Of the lines below, write out exactly those from the line with "localparam int CW = wrap_ctr_width(LEN);" through the line with "cnt_q <= '0;", both included, and skip the rest.
[Supplied records — start]
<file path="config.mk">
export PLATFORM = sky130hd
export DESIGN_NAME = tri_wire_shifter
export DESIGN_NICKNAME = d
export VERILOG_FILES = /design/src/rtl/tws_pkg.sv /design/src/rtl/tws_clk_sync.sv /design/src/rtl/tws_edge_gen.sv /design/src/rtl/tws_shift_core.sv /design/src/rtl/tri_wire_shifter.sv
export SDC_FILE = /design/constraint.sdc
export NUM_CORES = 1
export LEC_CHECK = 0
export BUFFER_PORTS_ARGS = -buffer_cell sky130_fd_sc_hd__buf_2
export CAP_MARGIN = 20
export CORE_ASPECT_RATIO = 1.4
export CORE_MARGIN = 2
export CORE_UTILIZATION = 40
export DETAILED_ROUTE_END_ITERATION = 8
export GPL_TIMING_DRIVEN = 0
export HOLD_SLACK_MARGIN = 0.1
export PLACE_DENSITY_LB_ADDON = 0.2
export SKIP_LAST_GASP = 1
export SYNTH_ARGS = -nofsm -noshare
export SYNTH_HDL_FRONTEND = slang
export SYNTH_HIERARCHICAL = 1
export SYNTH_SLANG_ARGS = --single-unit
</file>
<file path="constraint.sdc">
create_clock -name clk -period 4.7 [get_ports clk]
set_clock_uncertainty 0.2 [all_clocks]
set_input_delay 0.235 -clock clk [delete_from_list [all_inputs] [get_ports clk]]
set_output_delay 0.235 -clock clk [all_outputs]
set_load 0.05 [all_outputs]
</file>
[src/rtl/pstr_wrap_ctr.sv]
`timescale 1ns/1ps
module pstr_wrap_ctr #(
    parameter int LEN = 4
) (
    input  logic clk,
    input  logic rst,
    input  logic strobe_i,
    output logic pulse_o
);
    import pstr_pkg::*;

    localparam int CW = wrap_ctr_width(LEN);
    localparam logic [CW-1:0] LAST = CW'(LEN - 1);

    logic [CW-1:0] cnt_q;

    // Zero means idle; a strobe starts at 1 and the count wraps to 0 after LAST.
    always_ff @(posedge clk) begin
        if (rst)
            cnt_q <= '0;
        else if (strobe_i)
            cnt_q <= CW'(1);
        else if (cnt_q != '0)
            cnt_q <= (cnt_q == LAST) ? '0 : cnt_q + 1'b1;
    end

    // Combinational: may glitch, must be re-registered by the consumer.
    assign pulse_o = strobe_i | (cnt_q != '0);

    // Checks: cycles since the last strobe, saturating at LEN.
    localparam int AW = age_width(LEN);
    localparam logic [AW-1:0] AGE_LIM = AW'(LEN);
    logic [AW-1:0] age_q;

    always_ff @(posedge clk) begin
        if (rst)
            age_q <= AGE_LIM;
        else if (strobe_i)
            age_q <= AW'(1);
        else if (age_q < AGE_LIM)
            age_q <= age_q + 1'b1;
    end

    p_reset_follow_r1: assert property (@(posedge clk)
        rst |=> (pulse_o == strobe_i));

    p_hold_next_r4: assert property (@(posedge clk) disable iff (rst)
        strobe_i |=> pulse_o);

    p_len_match_r5: assert property (@(posedge clk) disable iff (rst)
        pulse_o == (strobe_i || (age_q < AGE_LIM)));

    p_ctr_bound_r5: assert property (@(posedge clk) disable iff (rst)
        cnt_q <= LAST);

endmodule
[Supplied records — finish]
* Exercise solution:
    localparam int CW = wrap_ctr_width(LEN);
    localparam logic [CW-1:0] LAST = CW'(LEN - 1);

    logic [CW-1:0] cnt_q;

    // Zero means idle; a strobe starts at 1 and the count wraps to 0 after LAST.
    always_ff @(posedge clk) begin
        if (rst)
            cnt_q <= '0;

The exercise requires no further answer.